Vegan Zucchini Breakfast Cookies | The Whole Food Plant Based Cooking Show
Looking for another recipe to use up the excess zucchini from your garden? Here is a way to get that bountiful vegetable into your breakfast. Hearty and full nuts and berries, these Plant Based Vegan Breakfast Cookies will cover all your nutritional bases. You could also eat them as an afternoon snack or for a workout recovery pick me up.

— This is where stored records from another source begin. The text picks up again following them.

File: src/common/adc_seq_pkg.sv
package adc_seq_pkg;
  localparam logic [7:0] ADDR_SEQ_START = 8'h00;
  localparam logic [7:0] ADDR_SEQ_CFG = 8'h04;
  localparam logic [7:0] ADDR_STATUS = 8'h08;
  localparam logic [7:0] ADDR_RESULT = 8'h0c;
  localparam int START_W = 8;
  localparam int CFG_W = 10;
  localparam logic [7:0] SEQ_START_RESET = 8'h00;
  localparam logic [9:0] SEQ_CFG_RESET = 10'h04f;
  localparam int BIT_JUSTIFY = 7;
  localparam int BIT_SIGNED = 6;
  localparam int BIT_SCAN = 5;
  localparam int BIT_MULTI = 4;
  localparam int CHAN_LSB = 0;
  localparam int CHAN_W = 4;
  localparam logic [3:0] CHAN_MAX = 4'hf;
  localparam logic [3:0] CHAN_FIRST = 4'h0;
  localparam int WRAP_LSB = 0;
  localparam int BIT_ETRIG = 4;
  localparam int BIT_LOWRES = 5;
  localparam int LEN_LSB = 6;
  localparam int LEN_W = 4;
  localparam int ST_BUSY = 0;
  localparam int ST_ARMED = 1;
  localparam int ST_DONE = 2;
  localparam int ST_CHAN_LSB = 4;
  localparam int ST_CNT_LSB = 8;
  localparam int RAW_W = 10;
  localparam int RES_W = 16;
  localparam int PAD_L8 = 8;
  localparam int PAD_L10 = 6;
  typedef enum logic [2:0] {
    ST_IDLE = 3'b001,
    ST_SAMPLE = 3'b010,
    ST_WAIT = 3'b100
  } seq_state_t;
endpackage

File: src/common/result_fmt_if.sv
`timescale 1ns/1ps
interface result_fmt_if;
  logic [9:0] raw;
  logic low_res;
  logic right;
  logic sgn;
  logic [15:0] word;
  modport fmt (input raw, input low_res, input right, input sgn, output word);
  modport user (output raw, output low_res, output right, output sgn, input word);
endinterface

File: src/logic/result_formatter.sv
`timescale 1ns/1ps
module result_formatter
  import adc_seq_pkg::*;
(
  result_fmt_if.fmt f
);
  logic [7:0] code8;
  logic top_bit;
  always_comb begin
    code8 = f.raw[RAW_W-1:RAW_W-8];
    // Signed only applies when left justified
    top_bit = f.raw[RAW_W-1] ^ (f.sgn & ~f.right);
    if (f.right) begin
      if (f.low_res) begin
        f.word = {{(RES_W-8){1'b0}}, code8};
      end else begin
        f.word = {{(RES_W-RAW_W){1'b0}}, f.raw};
      end
    end else if (f.low_res) begin
      f.word = {top_bit, code8[6:0], {PAD_L8{1'b0}}};
    end else begin
      f.word = {top_bit, f.raw[RAW_W-2:0], {PAD_L10{1'b0}}};
    end
  end
endmodule

File: src/logic/adc_sequence_start_control.sv
`timescale 1ns/1ps
module adc_sequence_start_control
  import adc_seq_pkg::*;
(
  // Clock and reset
  input wire logic i_core_clk,
  input wire logic i_sys_rst,
  // APB slave
  input wire logic i_psel,
  input wire logic i_penable,
  input wire logic i_pwrite,
  input wire logic [7:0] i_paddr,
  input wire logic [31:0] i_pwdata,
  output logic [31:0] o_prdata,
  output logic o_pready,
  output logic o_pslverr,
  // Converter side
  input wire logic i_ext_trigger,
  input wire logic i_conv_done,
  input wire logic [9:0] i_conv_data,
  output logic o_sample_start,
  output logic [3:0] o_sample_channel,
  // Formatted results
  output logic [15:0] o_result,
  output logic o_result_valid
);

  function automatic logic addr_mapped(input logic [7:0] a);
    addr_mapped = (a == ADDR_SEQ_START) || (a == ADDR_SEQ_CFG) ||
                  (a == ADDR_STATUS) || (a == ADDR_RESULT);
  endfunction

  function automatic logic [3:0] step_chan(
    input logic [3:0] c,
    input logic [3:0] w,
    input logic pend
  );
    if (c == CHAN_MAX || (!pend && c == w)) begin
      step_chan = CHAN_FIRST;
    end else begin
      step_chan = c + 4'h1;
    end
  endfunction

  // Register state
  logic [7:0] seq_start;
  logic [7:0] next_seq_start;
  logic [9:0] seq_cfg;
  logic [9:0] next_seq_cfg;
  logic [31:0] next_prdata;
  logic next_pready;
  logic next_pslverr;

  // Sequencer state
  seq_state_t state;
  seq_state_t next_state;
  logic [3:0] next_sample_channel;
  logic [3:0] cnt;
  logic [3:0] next_cnt;
  logic armed;
  logic next_armed;
  logic wrap_pend;
  logic next_wrap_pend;
  logic done;
  logic next_done;
  logic next_sample_start;
  logic [15:0] next_result;
  logic next_result_valid;
  logic [9:0] res_raw;
  logic [9:0] next_res_raw;

  // Decoded controls
  logic wr_access;
  logic wr_start;
  logic wr_cfg;
  logic setup;
  logic justify_right_sel;
  logic signed_result_sel;
  logic scan_sel;
  logic multi_channel_sel;
  logic [3:0] chan_code;
  logic [3:0] wrap_chan;
  logic ext_trigger_enable;
  logic low_resolution_sel;
  logic [3:0] seq_len;
  logic last_conv;
  logic trig_start;

  result_fmt_if fmt_bus ();

  result_formatter result_formatter_inst (
    .f(fmt_bus)
  );

  assign justify_right_sel = seq_start[BIT_JUSTIFY];
  assign signed_result_sel = seq_start[BIT_SIGNED];
  assign scan_sel = seq_start[BIT_SCAN];
  assign multi_channel_sel = seq_start[BIT_MULTI];
  assign chan_code = seq_start[CHAN_LSB +: CHAN_W];
  assign wrap_chan = seq_cfg[WRAP_LSB +: CHAN_W];
  assign ext_trigger_enable = seq_cfg[BIT_ETRIG];
  assign low_resolution_sel = seq_cfg[BIT_LOWRES];
  assign seq_len = seq_cfg[LEN_LSB +: LEN_W];

  assign fmt_bus.raw = i_conv_data;
  assign fmt_bus.low_res = low_resolution_sel;
  assign fmt_bus.right = justify_right_sel;
  assign fmt_bus.sgn = signed_result_sel;
  logic [3:0] cur_chan;
  assign o_sample_channel = cur_chan;

  // Bus decode
  always_comb begin
    setup = i_psel && !i_penable;
    wr_access = i_psel && i_penable && o_pready && i_pwrite;
    wr_start = wr_access && (i_paddr == ADDR_SEQ_START);
    wr_cfg = wr_access && (i_paddr == ADDR_SEQ_CFG);
  end

  // Register file and read path
  always_comb begin
    next_seq_start = seq_start;
    next_seq_cfg = seq_cfg;
    next_pready = setup;
    next_pslverr = setup && !addr_mapped(i_paddr);
    next_prdata = 32'h0000_0000;
    if (wr_start) begin
      next_seq_start = i_pwdata[START_W-1:0];
    end
    if (wr_cfg) begin
      next_seq_cfg = i_pwdata[CFG_W-1:0];
    end
    if (setup && !i_pwrite) begin
      unique case (i_paddr)
        ADDR_SEQ_START: next_prdata[START_W-1:0] = seq_start;
        ADDR_SEQ_CFG: next_prdata[CFG_W-1:0] = seq_cfg;
        ADDR_STATUS: begin
          next_prdata[ST_BUSY] = (state != ST_IDLE);
          next_prdata[ST_ARMED] = armed;
          next_prdata[ST_DONE] = done;
          next_prdata[ST_CHAN_LSB +: CHAN_W] = cur_chan;
          next_prdata[ST_CNT_LSB +: LEN_W] = cnt;
        end
        ADDR_RESULT: next_prdata[RES_W-1:0] = o_result;
        default: next_prdata = 32'h0000_0000;
      endcase
    end
  end

  always_ff @(posedge i_core_clk or posedge i_sys_rst) begin
    if (i_sys_rst) begin
      seq_start <= SEQ_START_RESET;
      seq_cfg <= SEQ_CFG_RESET;
      o_prdata <= 32'h0000_0000;
      o_pready <= 1'b0;
      o_pslverr <= 1'b0;
    end else begin
      seq_start <= next_seq_start;
      seq_cfg <= next_seq_cfg;
      o_prdata <= next_prdata;
      o_pready <= next_pready;
      o_pslverr <= next_pslverr;
    end
  end

  // Sequencer
  assign last_conv = (cnt == seq_len - 4'h1);
  assign trig_start = ext_trigger_enable && armed && i_ext_trigger && (state == ST_IDLE);

  always_comb begin
    next_state = state;
    next_sample_channel = cur_chan;
    next_cnt = cnt;
    next_armed = armed;
    next_wrap_pend = wrap_pend;
    next_done = done;
    next_res_raw = res_raw;
    next_result = o_result;
    next_result_valid = 1'b0;
    unique case (state)
      ST_IDLE: begin
        if (trig_start) begin
          next_state = ST_SAMPLE;
          next_sample_channel = chan_code;
          next_cnt = 4'h0;
          next_wrap_pend = multi_channel_sel && (chan_code > wrap_chan);
        end
      end
      ST_SAMPLE: begin
        next_state = ST_WAIT;
      end
      ST_WAIT: begin
        if (i_conv_done) begin
          next_res_raw = i_conv_data;
          next_result = fmt_bus.word;
          next_result_valid = 1'b1;
          if (last_conv) begin
            next_done = 1'b1;
            if (scan_sel && !ext_trigger_enable) begin
              next_state = ST_SAMPLE;
              next_sample_channel = chan_code;
              next_cnt = 4'h0;
              next_wrap_pend = multi_channel_sel && (chan_code > wrap_chan);
            end else begin
              next_state = ST_IDLE;
            end
          end else begin
            next_state = ST_SAMPLE;
            next_cnt = cnt + 4'h1;
            if (multi_channel_sel) begin
              next_sample_channel = step_chan(cur_chan, wrap_chan, wrap_pend);
              if (cur_chan == CHAN_MAX) begin
                next_wrap_pend = 1'b0;
              end
            end
          end
        end
      end
      default: begin
        next_state = ST_IDLE;
      end
    endcase
    // A sequence-start write wins over any running step; done clear loses to a set
    if (wr_start) begin
      next_cnt = 4'h0;
      next_armed = 1'b1;
      next_wrap_pend = i_pwdata[BIT_MULTI] && (i_pwdata[CHAN_LSB +: CHAN_W] > wrap_chan);
      next_sample_channel = i_pwdata[CHAN_LSB +: CHAN_W];
      next_state = ext_trigger_enable ? ST_IDLE : ST_SAMPLE;
      if (!(state == ST_WAIT && i_conv_done && last_conv)) begin
        next_done = 1'b0;
      end
    end
    next_sample_start = (next_state == ST_SAMPLE);
  end

  always_ff @(posedge i_core_clk or posedge i_sys_rst) begin
    if (i_sys_rst) begin
      state <= ST_IDLE;
      cur_chan <= CHAN_FIRST;
      cnt <= 4'h0;
      armed <= 1'b0;
      wrap_pend <= 1'b0;
      done <= 1'b0;
      res_raw <= 10'h000;
      o_result <= 16'h0000;
      o_result_valid <= 1'b0;
      o_sample_start <= 1'b0;
    end else begin
      state <= next_state;
      cur_chan <= next_sample_channel;
      cnt <= next_cnt;
      armed <= next_armed;
      wrap_pend <= next_wrap_pend;
      done <= next_done;
      res_raw <= next_res_raw;
      o_result <= next_result;
      o_result_valid <= next_result_valid;
      o_sample_start <= next_sample_start;
    end
  end
endmodule

File: config.mk
export PLATFORM = sky130hd
export DESIGN_NAME = adc_sequence_start_control
export DESIGN_NICKNAME = d
export VERILOG_FILES = /design/src/common/adc_seq_pkg.sv /design/src/common/result_fmt_if.sv /design/src/logic/result_formatter.sv /design/src/logic/adc_sequence_start_control.sv
export SDC_FILE = /design/constraint.sdc
export NUM_CORES = 1
export LEC_CHECK = 0
export BUFFER_PORTS_ARGS = -buffer_cell sky130_fd_sc_hd__buf_4
export CORE_ASPECT_RATIO = 1.4
export CORE_MARGIN = 2
export CORE_UTILIZATION = 50
export DETAILED_ROUTE_END_ITERATION = 8
export HOLD_SLACK_MARGIN = 0.15
export PLACE_DENSITY_LB_ADDON = 0.25
export SYNTH_ARGS = -nofsm -noshare
export SYNTH_HDL_FRONTEND = slang
export SYNTH_SLANG_ARGS = --single-unit
File: constraint.sdc
create_clock -name i_core_clk -period 2.3 [get_ports i_core_clk]
set_input_delay 0.46 -clock i_core_clk [delete_from_list [all_inputs] [get_ports i_core_clk]]
set_output_delay 0.46 -clock i_core_clk [all_outputs]
set_load 0.01 [all_outputs]
==> Yosys cells after proc, flatten, opt, wreduce, memory -nomap -nowiden <==
Index checks and enable logic that the tools add are counted.
{ "classes": {"muxes": 46, "bitwise": 3, "addsub": 3, "order_cmp": 2, "reduce_logical": 32, "n_eq_ne": 16} }
{ "op_table": {"columns": ["cell", "count"], "rows": [
  ["4-bit two-way mux", 13],
  ["16-bit two-way mux", 2],
  ["1-bit logical AND", 17],
  ["8-bit by 4-bit equality test with 1-bit output, second input constant", 2],
  ["4-bit one-hot mux with 2 select lines", 2],
  ["4-bit one-hot mux with 4 select lines", 1],
  ["1-bit two-way mux", 14],
  ["3-bit two-way mux", 4],
  ["4-bit inequality test, second input constant", 3],
  ["3-bit one-hot mux with 4 select lines", 1],
  ["10-bit two-way mux", 1],
  ["3-bit one-hot mux with 3 select lines", 1],
  ["4-bit by 1-bit adder with 4-bit output, second input constant", 2],
  ["4-bit equality test", 2],
  ["8-bit by 3-bit equality test with 1-bit output, second input constant", 1],
  ["4-bit greater-than comparator", 2],
  ["8-bit logical NOT", 1],
  ["8-bit two-way mux", 1],
  ["3-bit by 2-bit equality test with 1-bit output, second input constant", 2],
  ["3-bit inequality test, second input constant", 2],
  ["2-bit one-hot mux with 3 select lines", 1],
  ["6-bit AND reduction", 1],
  ["1-bit logical NOT", 5],
  ["5-bit AND reduction", 1],
  ["16 further kinds", 20]
]} }
{ "totals": {"out_inout_bits": 56, "elab_cells": 116, "register_bits": 84} }

==> Logic depth before layout (Yosys ltp) <==
Gate-level depths: netlist (run 1).
{ "logic_depth": {"word_depth": 9, "mapped_depth": 9, "ltp_nobuf": 8} }

==> Modules after synthesis <==
From an unflattened synthesis (run 1), not the netlist that was laid out.
{ "unflattened": {"hier_cells": 369, "hier_area_um2": 3781.1} }
{ "by_module_without_submodules": {"columns": ["mod", "instances", "area_per_inst_um2", "seq_area_each_um2", "cells_per_inst"], "rows": [
  ["adc_sequence_start_control", 1, 3534.6, 1709.1, 336],
  ["result_formatter", 1, 246.5, 0.0, 33]
]} }

==> Worst setup path before layout (run 1) <==
No wires, ideal clock.
{ "synth_timing": {"path_kind": "register -> register", "startpoint": "register seq_cfg[6]", "endpoint": "register wrap_pend", "synth_period_minus_slack_ps": 2134, "path_buffers": 0, "t_required_ps": 2175, "path_stages_with_launch": 9, "setup_slack_ps": 166, "arrival_time_ps": 2009, "path_cell_list": "dfstp_2 -> inv_1 -> ha_1 -> xnor3_1 -> nand3_1 -> o31a_4 -> nor2_1 -> a21oi_1 -> mux2_4"} }
{ "synth_via": {"elab_chain_cells": 6} }
{ "synth_rtl": {"columns": ["item", "line", "rtl"], "rows": [
  ["start, declared", "adc_sequence_start_control.sv:48", "logic [9:0] seq_cfg;"],
  ["start signal, assigned", "adc_sequence_start_control.sv:159", "seq_cfg <= next_seq_cfg;"],
  ["4-bit by 1-bit subtractor with 4-bit output *", "adc_sequence_start_control.sv:167", "assign last_conv = (cnt == seq_len - 4'h1);"],
  ["4-bit equality test *", "adc_sequence_start_control.sv:167", null],
  ["1-bit two-way mux", "adc_sequence_start_control.sv:197", "if (last_conv) begin"],
  ["1-bit two-way mux", "adc_sequence_start_control.sv:193", "if (i_conv_done) begin"],
  ["1-bit one-hot mux with 2 select lines", "adc_sequence_start_control.sv:180", "unique case (state)"],
  ["1-bit two-way mux", "adc_sequence_start_control.sv:224", "if (wr_start) begin"],
  ["end signal, assigned", "adc_sequence_start_control.sv:254", "wrap_pend <= next_wrap_pend;"],
  ["end, declared", "adc_sequence_start_control.sv:62", "logic wrap_pend;"]
]} }
Mark *: on every way between the ends. The rest lies on a longest branch, timed or not. The select of a mux whose other input is x is not followed.
A chain may end at the register's enable or synchronous reset.

==> Final worst setup path (run 1) <==
Same ends and word-level chain as after synthesis.

==> results of run 1 <==
==> sequential cells by signal, summed over array words and instances (netlist names) <==
name / cells
o_prdata: 16
o_result: 16
seq_cfg: 10
seq_start: 8
cnt: 4
o_sample_channel: 4
state: 3
armed: 1
done: 1
o_pready: 1
o_pslverr: 1
o_result_valid: 1
o_sample_start: 1
wrap_pend: 1
==> per-layer routing <==
| layer | vias up | share of wire, % | GRT usage, % |
|---|---|---|---|
| met5 | - | 0 | 0 |
| met4 | 0 | 1.3 | 7.662 |
| met3 | 9 | 6.5 | 5.518 |
| met2 | 96 | 52 | 39.29 |
| met1 | 1453 | 41 | 28.90 |
| li1 | 1416 | - | - |
==> worst max-delay path, cell delays in order, from the launching register on <==
cell                      delay (ns)
sky130_fd_sc_hd__dfstp_2        0.59
sky130_fd_sc_hd__inv_2          0.06
sky130_fd_sc_hd__ha_4           0.27
sky130_fd_sc_hd__xor2_2         0.14
sky130_fd_sc_hd__nand3_2        0.13
sky130_fd_sc_hd__o31a_4         0.42
sky130_fd_sc_hd__nor2_4         0.15
sky130_fd_sc_hd__a21oi_2        0.06
sky130_fd_sc_hd__mux2_4         0.29
==> power by group <==
part / total [mW] / switching (mW) / leakage [nW] / internal, mW
registers: 1.20 / 0.00414 / 0.916 / 1.20
clock network: 0.934 / 0.439 / 0.0931 / 0.496
logic: 0.159 / 0.0867 / 1.22 / 0.0722
==> cells by family (layout without fill, tap and decap cells) <==
logic type / Yosys count / after routing / share of synthesized area, %
flops: 68 / 68 / 45.92
fa+ha+maj: 11 / 11 / 3.697
xor+xnor: 11 / 11 / 2.958
simple gates: 137 / 137 / 18.52
buf+inv: 50 / 120 / 7.025
compound gates: 69 / 69 / 11.29
other cells: 1 / 16 / 0.1007
mux: 28 / 28 / 10.49
==> layout by cell type, fill, tap and decap left out, types with 4 or more instances in the layout <==
cell type / n
sky130_fd_sc_hd__buf_4: 85
sky130_fd_sc_hd__o21ai_0: 33
sky130_fd_sc_hd__nor2_1: 19
sky130_fd_sc_hd__xor2_1: 4
sky130_fd_sc_hd__nand3_1: 4
sky130_fd_sc_hd__and2_1: 6
sky130_fd_sc_hd__dfstp_2: 6
sky130_fd_sc_hd__xnor2_1: 5
sky130_fd_sc_hd__mux4_2: 7
sky130_fd_sc_hd__nor2b_1: 13
sky130_fd_sc_hd__a21oi_1: 12
sky130_fd_sc_hd__conb_1: 16
sky130_fd_sc_hd__nor3_1: 4
sky130_fd_sc_hd__mux2_2: 14
sky130_fd_sc_hd__dfrtp_1: 62
sky130_fd_sc_hd__nand2_1: 60
sky130_fd_sc_hd__inv_1: 15
sky130_fd_sc_hd__nand2b_1: 9
sky130_fd_sc_hd__mux2i_1: 6
sky130_fd_sc_hd__clkbuf_8: 9
sky130_fd_sc_hd__ha_1: 10
sky130_fd_sc_hd__nand4_1: 4
==> per-stage QoR <==
stage	setup WS, ns	hold slack (ns)	power (mW)
finish	0.07007	0.1709	2.297
CTS	0.001620	0.1957	2.316
global route	0.004609	0.2124	2.384
global placement	0.03076	0.4678	1.385
floorplan	0.1384	0.4422	1.328
detailed placement	-0.01421	0.4708	1.387
==> final timing paths <==
path                                   from      endpoint  slack (ns)  cells after the start
worst min-delay path              i_sys_rst   o_prdata[6]        0.17                      3
worst max register to register   seq_cfg[6]     wrap_pend        0.07                      8
worst min register to register         done          done        0.48                      2
min in group i_core_clk         i_pwdata[6]  seq_start[6]        0.32                      3
worst max-delay path             seq_cfg[6]     wrap_pend        0.07                      8
max in group asynchronous         i_sys_rst    seq_cfg[6]        1.79                      3
==> repair_timing <==
item                                   CTS  global route
gates cloned                             0             0
hold buffers                             0             0
gates resized for setup                  1             9
setup endpoints to repair                1             7
endpoints found under the hold margin    0             0
pin swaps                                0             5
==> area by class of cell <==
cell class / instances / area (µm²)
clock buffer: 11 / 131.4
clock inverter: 5 / 52.55
fill: 624 / 2658
inverter: 17 / 63.81
multi-input combinational: 272 / 1854
sequential: 68 / 1709
tap: 97 / 121.4
timing repair buffer: 87 / 678.2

1 cup organic rolled oats, ground into flour
1/2 cup rolled oats
1 1/2 cups shredded zucchini (already squeezed dry with a tea towel to get rid of most of the water)
1/4 cup raisins
1/4 cup goji berries
1/4 cup dried cherries
1/4 cup chopped walnuts
1/2 cup diced apple
1/2 teaspoon cinnamon
1/2 teaspoon ginger
3 tablespoons flax meal
1/4 teaspoon baking soda
1/2 teaspoon baking powder 1 cup unsweetened soy milk (or plant milk of your choice)
1/2 cup dates
1 teaspoon vanilla
- Preheat oven to 400°F.
- Mix all ingredients except for the soy milk, dates and vanilla in a large mixing bowl.
- Add the soy milk, dates and vanilla into a blender and blend until dates are pulverized.
- Pour into the mixture in the mixing bowl and mix well.
- Spoon onto a parchment lined baking tray and smooth into 12 round cookies.
- Bake for 25 minutes.
- Store in the fridge for up to 2 weeks.